■ **WORK TASK**: In the records that follow, find the line with "FF-to-FF setup slack & 0.03 ns \\"; from there, retype every line exactly through the line with "Number of synthesized", which also belongs to the answer.

■ **DATA RECORDS**:
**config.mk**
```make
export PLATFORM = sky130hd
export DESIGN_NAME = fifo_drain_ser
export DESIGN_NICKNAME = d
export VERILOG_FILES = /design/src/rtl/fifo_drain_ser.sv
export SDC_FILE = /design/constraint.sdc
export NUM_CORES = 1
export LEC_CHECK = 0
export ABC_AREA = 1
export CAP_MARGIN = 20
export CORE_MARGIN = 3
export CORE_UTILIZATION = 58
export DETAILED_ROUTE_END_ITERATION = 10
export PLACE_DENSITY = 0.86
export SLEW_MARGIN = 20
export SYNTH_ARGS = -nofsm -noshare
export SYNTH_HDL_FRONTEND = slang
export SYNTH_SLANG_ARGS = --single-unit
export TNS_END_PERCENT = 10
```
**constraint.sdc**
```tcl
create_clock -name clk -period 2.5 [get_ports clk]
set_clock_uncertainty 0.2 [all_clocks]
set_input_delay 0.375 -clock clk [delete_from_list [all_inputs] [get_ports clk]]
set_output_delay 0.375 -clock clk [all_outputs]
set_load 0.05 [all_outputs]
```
* * *
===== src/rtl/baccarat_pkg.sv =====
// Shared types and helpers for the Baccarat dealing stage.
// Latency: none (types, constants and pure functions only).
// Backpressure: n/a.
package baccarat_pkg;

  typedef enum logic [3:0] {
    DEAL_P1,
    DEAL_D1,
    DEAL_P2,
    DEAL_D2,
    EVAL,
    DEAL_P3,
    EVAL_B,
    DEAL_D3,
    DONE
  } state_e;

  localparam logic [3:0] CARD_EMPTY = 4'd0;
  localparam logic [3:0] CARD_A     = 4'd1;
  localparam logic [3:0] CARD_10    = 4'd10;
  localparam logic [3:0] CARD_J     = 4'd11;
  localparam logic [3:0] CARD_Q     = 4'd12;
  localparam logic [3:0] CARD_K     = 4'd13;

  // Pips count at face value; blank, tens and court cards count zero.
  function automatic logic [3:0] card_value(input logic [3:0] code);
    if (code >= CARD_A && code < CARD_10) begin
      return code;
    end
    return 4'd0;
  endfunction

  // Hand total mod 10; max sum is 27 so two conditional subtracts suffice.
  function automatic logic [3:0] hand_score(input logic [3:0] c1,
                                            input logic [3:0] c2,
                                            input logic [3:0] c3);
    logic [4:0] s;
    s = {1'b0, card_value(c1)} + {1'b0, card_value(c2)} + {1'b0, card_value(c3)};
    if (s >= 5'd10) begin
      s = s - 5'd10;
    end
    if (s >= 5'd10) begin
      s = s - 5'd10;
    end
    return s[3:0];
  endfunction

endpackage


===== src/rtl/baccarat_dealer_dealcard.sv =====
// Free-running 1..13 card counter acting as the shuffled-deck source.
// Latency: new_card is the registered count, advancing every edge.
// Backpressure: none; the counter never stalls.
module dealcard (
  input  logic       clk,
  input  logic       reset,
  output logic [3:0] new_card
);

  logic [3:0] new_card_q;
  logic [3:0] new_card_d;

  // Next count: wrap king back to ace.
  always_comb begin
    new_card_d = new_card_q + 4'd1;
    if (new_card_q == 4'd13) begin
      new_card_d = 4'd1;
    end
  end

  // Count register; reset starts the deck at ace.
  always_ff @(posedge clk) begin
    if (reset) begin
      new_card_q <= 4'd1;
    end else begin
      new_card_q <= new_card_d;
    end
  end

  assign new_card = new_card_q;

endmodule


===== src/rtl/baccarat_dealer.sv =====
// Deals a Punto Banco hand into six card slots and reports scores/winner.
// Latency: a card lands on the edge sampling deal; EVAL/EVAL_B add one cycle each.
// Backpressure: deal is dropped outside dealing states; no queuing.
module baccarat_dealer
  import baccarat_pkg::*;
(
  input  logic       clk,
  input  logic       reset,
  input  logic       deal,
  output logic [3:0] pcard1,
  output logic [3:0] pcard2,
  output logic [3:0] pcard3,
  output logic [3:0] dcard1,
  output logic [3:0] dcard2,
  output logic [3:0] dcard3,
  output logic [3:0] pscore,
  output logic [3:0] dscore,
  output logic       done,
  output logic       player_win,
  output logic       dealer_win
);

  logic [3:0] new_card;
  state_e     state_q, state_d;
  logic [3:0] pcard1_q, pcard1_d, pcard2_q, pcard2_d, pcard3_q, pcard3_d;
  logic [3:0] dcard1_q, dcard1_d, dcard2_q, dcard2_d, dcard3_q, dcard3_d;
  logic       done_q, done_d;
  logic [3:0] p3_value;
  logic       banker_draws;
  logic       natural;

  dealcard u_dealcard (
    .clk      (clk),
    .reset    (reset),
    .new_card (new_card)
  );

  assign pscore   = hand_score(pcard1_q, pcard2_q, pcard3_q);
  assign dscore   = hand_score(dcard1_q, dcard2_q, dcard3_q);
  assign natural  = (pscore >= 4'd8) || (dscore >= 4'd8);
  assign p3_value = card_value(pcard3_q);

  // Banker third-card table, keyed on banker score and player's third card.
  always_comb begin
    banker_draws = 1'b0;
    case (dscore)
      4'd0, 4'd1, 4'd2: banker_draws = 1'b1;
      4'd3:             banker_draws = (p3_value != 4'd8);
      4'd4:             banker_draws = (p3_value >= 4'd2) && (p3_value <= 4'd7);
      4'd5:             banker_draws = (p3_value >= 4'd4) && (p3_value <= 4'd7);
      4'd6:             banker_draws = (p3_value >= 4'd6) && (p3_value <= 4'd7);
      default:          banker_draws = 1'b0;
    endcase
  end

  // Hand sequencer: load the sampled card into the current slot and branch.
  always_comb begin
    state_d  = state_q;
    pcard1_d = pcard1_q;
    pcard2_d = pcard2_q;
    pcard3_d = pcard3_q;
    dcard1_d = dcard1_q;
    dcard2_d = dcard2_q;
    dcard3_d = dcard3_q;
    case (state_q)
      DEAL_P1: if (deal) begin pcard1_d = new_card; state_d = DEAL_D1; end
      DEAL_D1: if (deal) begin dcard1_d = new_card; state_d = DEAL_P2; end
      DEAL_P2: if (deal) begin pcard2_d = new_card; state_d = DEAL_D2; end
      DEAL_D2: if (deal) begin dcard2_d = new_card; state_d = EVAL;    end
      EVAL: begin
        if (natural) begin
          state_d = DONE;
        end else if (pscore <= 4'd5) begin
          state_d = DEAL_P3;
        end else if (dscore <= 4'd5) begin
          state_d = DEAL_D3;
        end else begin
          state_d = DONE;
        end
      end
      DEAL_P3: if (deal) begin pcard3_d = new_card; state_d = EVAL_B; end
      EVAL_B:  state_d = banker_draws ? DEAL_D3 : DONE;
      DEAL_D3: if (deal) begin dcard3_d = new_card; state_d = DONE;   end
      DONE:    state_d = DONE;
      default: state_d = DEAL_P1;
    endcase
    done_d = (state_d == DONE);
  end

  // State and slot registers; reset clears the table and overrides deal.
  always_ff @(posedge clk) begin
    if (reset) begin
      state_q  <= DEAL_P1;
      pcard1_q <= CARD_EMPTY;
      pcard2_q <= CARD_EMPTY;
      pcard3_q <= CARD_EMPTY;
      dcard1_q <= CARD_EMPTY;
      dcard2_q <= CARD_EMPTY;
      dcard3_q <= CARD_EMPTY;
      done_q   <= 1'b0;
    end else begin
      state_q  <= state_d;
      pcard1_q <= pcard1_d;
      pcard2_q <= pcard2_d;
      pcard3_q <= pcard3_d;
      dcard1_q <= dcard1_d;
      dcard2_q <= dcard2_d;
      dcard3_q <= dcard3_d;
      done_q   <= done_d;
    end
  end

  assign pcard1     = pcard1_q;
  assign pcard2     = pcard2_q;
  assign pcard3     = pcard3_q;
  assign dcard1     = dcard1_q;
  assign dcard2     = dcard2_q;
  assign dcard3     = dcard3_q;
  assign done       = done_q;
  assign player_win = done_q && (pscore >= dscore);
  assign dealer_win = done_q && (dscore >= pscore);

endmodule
---
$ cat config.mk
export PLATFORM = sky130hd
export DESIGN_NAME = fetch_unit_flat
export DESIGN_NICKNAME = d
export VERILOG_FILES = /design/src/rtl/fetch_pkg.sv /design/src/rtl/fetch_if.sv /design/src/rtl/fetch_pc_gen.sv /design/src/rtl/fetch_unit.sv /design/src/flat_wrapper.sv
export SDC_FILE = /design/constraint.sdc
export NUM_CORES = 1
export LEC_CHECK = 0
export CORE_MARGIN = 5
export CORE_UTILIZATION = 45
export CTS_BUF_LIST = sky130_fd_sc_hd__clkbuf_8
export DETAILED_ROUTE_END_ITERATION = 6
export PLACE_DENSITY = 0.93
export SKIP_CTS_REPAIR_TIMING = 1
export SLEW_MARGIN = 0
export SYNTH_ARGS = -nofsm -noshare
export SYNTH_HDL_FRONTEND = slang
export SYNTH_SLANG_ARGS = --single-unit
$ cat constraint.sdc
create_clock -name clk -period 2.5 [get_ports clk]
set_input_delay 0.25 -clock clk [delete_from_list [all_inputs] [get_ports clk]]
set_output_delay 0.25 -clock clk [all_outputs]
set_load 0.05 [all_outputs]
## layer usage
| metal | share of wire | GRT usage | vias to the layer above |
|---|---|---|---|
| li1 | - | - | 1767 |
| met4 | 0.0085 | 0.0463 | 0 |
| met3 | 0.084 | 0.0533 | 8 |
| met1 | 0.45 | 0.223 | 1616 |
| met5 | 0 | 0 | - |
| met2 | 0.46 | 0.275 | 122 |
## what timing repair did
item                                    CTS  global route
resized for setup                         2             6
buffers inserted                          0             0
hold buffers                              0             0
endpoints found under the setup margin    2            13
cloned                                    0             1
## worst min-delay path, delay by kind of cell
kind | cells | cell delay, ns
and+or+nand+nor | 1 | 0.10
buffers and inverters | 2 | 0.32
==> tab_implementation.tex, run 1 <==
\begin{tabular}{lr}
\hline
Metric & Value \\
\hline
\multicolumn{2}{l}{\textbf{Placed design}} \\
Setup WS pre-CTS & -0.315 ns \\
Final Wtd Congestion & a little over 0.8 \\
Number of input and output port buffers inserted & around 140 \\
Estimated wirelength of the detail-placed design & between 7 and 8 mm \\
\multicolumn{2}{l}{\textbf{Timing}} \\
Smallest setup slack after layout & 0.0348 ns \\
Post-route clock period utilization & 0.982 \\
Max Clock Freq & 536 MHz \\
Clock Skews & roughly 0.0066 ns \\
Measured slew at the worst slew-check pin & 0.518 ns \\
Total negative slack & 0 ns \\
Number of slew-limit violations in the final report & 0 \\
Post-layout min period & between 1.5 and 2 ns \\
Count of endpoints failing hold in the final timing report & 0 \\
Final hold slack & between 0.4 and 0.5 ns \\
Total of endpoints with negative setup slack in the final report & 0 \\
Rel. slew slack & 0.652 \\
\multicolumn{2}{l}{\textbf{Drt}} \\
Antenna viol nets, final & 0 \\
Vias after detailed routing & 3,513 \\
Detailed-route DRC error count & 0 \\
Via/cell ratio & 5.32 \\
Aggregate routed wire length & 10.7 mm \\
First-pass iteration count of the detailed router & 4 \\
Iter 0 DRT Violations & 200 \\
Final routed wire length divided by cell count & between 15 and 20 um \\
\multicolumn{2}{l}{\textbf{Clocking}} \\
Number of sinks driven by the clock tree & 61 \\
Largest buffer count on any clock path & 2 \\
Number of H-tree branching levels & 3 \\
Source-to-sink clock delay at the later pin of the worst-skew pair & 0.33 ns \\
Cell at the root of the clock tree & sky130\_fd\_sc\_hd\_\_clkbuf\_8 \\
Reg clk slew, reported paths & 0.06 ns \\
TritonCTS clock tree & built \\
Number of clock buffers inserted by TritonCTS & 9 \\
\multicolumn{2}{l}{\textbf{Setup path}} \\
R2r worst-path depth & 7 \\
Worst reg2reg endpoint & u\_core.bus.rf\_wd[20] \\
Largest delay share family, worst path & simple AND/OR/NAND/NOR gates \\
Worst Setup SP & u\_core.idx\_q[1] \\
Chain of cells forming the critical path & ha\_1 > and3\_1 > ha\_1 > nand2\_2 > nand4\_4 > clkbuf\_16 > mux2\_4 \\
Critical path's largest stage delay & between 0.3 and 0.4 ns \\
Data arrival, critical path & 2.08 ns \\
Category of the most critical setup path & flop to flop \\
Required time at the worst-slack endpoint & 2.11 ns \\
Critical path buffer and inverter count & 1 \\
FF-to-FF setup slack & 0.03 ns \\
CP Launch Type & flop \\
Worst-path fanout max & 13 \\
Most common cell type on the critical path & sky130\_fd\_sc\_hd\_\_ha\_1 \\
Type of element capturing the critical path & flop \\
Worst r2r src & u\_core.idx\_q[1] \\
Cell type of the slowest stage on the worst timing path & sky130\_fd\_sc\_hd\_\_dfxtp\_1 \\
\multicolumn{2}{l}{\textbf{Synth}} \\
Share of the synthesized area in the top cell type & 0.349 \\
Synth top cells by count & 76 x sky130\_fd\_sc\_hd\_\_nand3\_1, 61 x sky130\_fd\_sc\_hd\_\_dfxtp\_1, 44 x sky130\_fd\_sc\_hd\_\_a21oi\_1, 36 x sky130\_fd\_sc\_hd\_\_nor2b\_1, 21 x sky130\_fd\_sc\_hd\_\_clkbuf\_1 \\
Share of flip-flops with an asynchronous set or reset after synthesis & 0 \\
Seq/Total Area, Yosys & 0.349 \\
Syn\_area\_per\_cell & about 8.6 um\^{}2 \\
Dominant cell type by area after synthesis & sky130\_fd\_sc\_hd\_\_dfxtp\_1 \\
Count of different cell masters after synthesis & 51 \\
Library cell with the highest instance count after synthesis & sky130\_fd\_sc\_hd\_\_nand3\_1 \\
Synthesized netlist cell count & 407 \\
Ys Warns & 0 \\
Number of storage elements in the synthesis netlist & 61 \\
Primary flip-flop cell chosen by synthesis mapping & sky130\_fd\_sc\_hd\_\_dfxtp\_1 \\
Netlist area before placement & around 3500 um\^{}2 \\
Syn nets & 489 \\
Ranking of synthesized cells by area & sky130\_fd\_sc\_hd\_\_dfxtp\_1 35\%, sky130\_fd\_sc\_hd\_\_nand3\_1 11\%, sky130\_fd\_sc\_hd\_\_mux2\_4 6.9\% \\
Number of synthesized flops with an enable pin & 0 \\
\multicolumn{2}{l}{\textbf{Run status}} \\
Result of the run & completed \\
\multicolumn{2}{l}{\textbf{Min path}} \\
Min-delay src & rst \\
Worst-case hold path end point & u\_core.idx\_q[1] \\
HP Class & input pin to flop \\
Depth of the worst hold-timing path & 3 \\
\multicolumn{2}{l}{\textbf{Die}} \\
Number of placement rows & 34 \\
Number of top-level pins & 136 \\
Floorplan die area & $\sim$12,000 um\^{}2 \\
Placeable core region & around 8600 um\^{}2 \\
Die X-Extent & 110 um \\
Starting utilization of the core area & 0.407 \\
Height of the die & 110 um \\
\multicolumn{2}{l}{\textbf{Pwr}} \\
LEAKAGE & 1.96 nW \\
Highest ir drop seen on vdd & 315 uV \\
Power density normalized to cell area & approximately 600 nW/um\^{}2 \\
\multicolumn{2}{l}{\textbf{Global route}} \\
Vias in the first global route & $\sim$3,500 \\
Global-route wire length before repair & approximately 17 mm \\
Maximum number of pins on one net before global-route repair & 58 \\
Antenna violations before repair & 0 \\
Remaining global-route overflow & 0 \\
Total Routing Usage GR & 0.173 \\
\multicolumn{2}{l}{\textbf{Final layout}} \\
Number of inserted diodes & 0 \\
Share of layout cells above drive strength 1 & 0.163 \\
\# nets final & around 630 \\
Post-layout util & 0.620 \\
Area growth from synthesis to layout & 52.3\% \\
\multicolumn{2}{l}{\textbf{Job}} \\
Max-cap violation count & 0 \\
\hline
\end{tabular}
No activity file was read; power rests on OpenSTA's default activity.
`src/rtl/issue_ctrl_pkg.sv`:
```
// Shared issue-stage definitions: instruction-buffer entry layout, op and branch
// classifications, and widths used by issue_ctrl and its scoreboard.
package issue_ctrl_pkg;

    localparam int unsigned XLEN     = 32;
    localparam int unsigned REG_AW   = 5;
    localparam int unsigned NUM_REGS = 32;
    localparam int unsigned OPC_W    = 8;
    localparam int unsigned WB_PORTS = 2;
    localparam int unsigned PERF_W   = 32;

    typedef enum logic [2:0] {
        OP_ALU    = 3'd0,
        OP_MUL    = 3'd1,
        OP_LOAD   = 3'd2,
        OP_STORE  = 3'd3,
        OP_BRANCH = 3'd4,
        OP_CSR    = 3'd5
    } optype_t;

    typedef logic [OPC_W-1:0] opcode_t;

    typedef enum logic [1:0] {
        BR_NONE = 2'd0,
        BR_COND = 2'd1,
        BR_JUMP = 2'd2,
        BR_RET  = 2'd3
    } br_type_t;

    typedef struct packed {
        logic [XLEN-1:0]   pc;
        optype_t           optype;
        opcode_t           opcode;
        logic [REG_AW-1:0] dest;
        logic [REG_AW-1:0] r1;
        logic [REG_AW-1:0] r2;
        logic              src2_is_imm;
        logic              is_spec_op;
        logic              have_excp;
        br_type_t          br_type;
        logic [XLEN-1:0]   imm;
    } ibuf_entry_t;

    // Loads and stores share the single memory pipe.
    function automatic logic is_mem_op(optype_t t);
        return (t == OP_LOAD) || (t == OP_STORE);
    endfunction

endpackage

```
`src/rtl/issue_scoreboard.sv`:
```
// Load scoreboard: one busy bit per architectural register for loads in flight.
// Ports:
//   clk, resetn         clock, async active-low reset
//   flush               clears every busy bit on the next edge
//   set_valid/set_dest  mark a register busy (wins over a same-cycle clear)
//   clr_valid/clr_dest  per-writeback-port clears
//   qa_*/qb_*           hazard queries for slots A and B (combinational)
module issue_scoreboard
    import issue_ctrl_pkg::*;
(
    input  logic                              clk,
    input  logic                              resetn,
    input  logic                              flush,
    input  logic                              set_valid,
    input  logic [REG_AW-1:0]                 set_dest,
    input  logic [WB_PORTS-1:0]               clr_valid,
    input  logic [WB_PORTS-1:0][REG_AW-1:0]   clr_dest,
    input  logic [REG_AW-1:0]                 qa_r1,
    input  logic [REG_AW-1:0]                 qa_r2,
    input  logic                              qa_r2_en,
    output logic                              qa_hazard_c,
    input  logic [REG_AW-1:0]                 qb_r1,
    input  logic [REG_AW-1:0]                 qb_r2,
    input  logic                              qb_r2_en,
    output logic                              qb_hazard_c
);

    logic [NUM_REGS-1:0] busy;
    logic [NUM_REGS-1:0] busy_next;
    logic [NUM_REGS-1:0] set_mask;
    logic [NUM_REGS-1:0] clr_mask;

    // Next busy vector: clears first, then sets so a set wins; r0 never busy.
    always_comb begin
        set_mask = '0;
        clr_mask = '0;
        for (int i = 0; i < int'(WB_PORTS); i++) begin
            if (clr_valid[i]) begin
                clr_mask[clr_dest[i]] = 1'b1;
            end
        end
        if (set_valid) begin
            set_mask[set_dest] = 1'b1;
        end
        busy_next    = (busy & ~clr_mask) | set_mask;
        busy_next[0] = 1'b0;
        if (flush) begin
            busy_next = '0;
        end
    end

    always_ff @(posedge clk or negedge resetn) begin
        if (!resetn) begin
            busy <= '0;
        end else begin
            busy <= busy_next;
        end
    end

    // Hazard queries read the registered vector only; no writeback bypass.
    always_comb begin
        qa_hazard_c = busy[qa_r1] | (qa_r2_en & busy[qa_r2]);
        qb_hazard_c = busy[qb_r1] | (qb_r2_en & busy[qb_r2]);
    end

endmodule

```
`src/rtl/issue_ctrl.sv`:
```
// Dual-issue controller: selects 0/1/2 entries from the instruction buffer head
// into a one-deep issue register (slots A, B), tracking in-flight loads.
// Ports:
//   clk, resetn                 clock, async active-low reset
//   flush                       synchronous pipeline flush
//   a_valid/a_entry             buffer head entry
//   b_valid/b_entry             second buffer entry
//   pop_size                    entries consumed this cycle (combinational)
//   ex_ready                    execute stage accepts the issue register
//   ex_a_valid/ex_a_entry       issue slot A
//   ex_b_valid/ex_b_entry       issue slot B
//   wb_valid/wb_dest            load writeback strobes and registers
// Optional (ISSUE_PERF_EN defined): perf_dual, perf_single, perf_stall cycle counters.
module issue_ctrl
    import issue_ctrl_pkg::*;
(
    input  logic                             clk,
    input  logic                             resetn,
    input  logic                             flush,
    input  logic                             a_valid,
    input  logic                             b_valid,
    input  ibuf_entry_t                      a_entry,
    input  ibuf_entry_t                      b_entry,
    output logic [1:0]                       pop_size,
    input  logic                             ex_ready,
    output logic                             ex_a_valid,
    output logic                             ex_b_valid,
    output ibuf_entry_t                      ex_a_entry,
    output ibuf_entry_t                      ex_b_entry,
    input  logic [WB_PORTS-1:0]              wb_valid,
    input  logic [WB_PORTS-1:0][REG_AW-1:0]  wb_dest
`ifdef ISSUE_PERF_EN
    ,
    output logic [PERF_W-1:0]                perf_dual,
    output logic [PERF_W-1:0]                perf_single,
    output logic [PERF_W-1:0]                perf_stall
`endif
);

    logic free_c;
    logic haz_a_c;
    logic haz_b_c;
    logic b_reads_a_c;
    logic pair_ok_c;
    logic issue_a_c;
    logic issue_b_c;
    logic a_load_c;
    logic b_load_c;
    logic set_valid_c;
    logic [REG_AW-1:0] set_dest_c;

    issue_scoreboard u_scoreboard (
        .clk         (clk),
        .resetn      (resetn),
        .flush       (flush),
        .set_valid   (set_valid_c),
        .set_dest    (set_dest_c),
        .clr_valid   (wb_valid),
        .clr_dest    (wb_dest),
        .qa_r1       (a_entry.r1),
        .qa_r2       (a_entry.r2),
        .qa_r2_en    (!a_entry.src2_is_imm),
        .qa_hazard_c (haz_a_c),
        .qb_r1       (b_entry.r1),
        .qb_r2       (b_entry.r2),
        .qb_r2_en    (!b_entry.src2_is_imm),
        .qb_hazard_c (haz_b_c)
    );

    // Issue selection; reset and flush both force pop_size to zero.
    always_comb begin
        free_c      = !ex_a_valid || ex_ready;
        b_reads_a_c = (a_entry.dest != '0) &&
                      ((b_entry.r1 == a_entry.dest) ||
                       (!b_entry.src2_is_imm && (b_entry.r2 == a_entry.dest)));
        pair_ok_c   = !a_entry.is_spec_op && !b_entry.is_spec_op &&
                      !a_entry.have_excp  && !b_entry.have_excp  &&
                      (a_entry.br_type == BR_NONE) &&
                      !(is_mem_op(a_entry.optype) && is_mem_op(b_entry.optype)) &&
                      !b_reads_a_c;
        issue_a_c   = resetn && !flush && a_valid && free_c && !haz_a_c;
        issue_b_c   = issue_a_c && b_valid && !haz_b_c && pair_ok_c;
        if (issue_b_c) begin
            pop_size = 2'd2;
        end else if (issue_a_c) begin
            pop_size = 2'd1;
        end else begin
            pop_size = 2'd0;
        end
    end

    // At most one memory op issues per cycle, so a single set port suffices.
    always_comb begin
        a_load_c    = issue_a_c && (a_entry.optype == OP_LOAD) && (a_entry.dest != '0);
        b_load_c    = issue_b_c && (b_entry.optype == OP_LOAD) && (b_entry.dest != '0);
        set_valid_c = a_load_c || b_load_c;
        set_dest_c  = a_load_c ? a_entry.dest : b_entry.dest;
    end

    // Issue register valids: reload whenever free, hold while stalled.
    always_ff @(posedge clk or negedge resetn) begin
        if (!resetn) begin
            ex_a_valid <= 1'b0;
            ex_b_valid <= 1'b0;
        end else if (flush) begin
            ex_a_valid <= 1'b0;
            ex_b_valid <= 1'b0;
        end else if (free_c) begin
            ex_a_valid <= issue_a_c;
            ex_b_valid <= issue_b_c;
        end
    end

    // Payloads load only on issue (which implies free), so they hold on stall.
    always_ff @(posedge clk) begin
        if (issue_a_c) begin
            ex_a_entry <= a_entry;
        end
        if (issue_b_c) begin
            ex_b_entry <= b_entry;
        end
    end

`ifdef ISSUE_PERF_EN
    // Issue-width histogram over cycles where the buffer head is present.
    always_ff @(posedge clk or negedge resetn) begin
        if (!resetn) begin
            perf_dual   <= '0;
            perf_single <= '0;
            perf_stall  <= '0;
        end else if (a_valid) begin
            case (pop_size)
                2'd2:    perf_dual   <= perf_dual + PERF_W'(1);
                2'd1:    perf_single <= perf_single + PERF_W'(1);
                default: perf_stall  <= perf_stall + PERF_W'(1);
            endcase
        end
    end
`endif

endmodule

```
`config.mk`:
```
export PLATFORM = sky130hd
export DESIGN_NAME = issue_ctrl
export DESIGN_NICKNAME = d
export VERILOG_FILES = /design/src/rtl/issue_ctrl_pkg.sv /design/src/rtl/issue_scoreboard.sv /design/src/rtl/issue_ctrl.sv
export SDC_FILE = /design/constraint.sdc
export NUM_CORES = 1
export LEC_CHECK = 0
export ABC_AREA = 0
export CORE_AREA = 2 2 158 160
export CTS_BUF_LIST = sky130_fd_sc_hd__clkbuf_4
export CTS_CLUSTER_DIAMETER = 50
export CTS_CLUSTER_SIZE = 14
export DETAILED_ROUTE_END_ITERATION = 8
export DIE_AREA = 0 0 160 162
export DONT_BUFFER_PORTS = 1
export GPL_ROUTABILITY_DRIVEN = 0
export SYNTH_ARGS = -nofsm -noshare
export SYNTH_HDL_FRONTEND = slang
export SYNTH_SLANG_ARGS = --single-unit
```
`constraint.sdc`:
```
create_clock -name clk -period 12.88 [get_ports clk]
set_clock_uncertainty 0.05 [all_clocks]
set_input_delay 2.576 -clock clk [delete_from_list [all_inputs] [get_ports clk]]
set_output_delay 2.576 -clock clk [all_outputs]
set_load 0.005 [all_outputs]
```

■ **RESPONSE FOR THIS EXERCISE**:
FF-to-FF setup slack & 0.03 ns \\
CP Launch Type & flop \\
Worst-path fanout max & 13 \\
Most common cell type on the critical path & sky130\_fd\_sc\_hd\_\_ha\_1 \\
Type of element capturing the critical path & flop \\
Worst r2r src & u\_core.idx\_q[1] \\
Cell type of the slowest stage on the worst timing path & sky130\_fd\_sc\_hd\_\_dfxtp\_1 \\
\multicolumn{2}{l}{\textbf{Synth}} \\
Share of the synthesized area in the top cell type & 0.349 \\
Synth top cells by count & 76 x sky130\_fd\_sc\_hd\_\_nand3\_1, 61 x sky130\_fd\_sc\_hd\_\_dfxtp\_1, 44 x sky130\_fd\_sc\_hd\_\_a21oi\_1, 36 x sky130\_fd\_sc\_hd\_\_nor2b\_1, 21 x sky130\_fd\_sc\_hd\_\_clkbuf\_1 \\
Share of flip-flops with an asynchronous set or reset after synthesis & 0 \\
Seq/Total Area, Yosys & 0.349 \\
Syn\_area\_per\_cell & about 8.6 um\^{}2 \\
Dominant cell type by area after synthesis & sky130\_fd\_sc\_hd\_\_dfxtp\_1 \\
Count of different cell masters after synthesis & 51 \\
Library cell with the highest instance count after synthesis & sky130\_fd\_sc\_hd\_\_nand3\_1 \\
Synthesized netlist cell count & 407 \\
Ys Warns & 0 \\
Number of storage elements in the synthesis netlist & 61 \\
Primary flip-flop cell chosen by synthesis mapping & sky130\_fd\_sc\_hd\_\_dfxtp\_1 \\
Netlist area before placement & around 3500 um\^{}2 \\
Syn nets & 489 \\
Ranking of synthesized cells by area & sky130\_fd\_sc\_hd\_\_dfxtp\_1 35\%, sky130\_fd\_sc\_hd\_\_nand3\_1 11\%, sky130\_fd\_sc\_hd\_\_mux2\_4 6.9\% \\
Number of synthesized flops with an enable pin & 0 \\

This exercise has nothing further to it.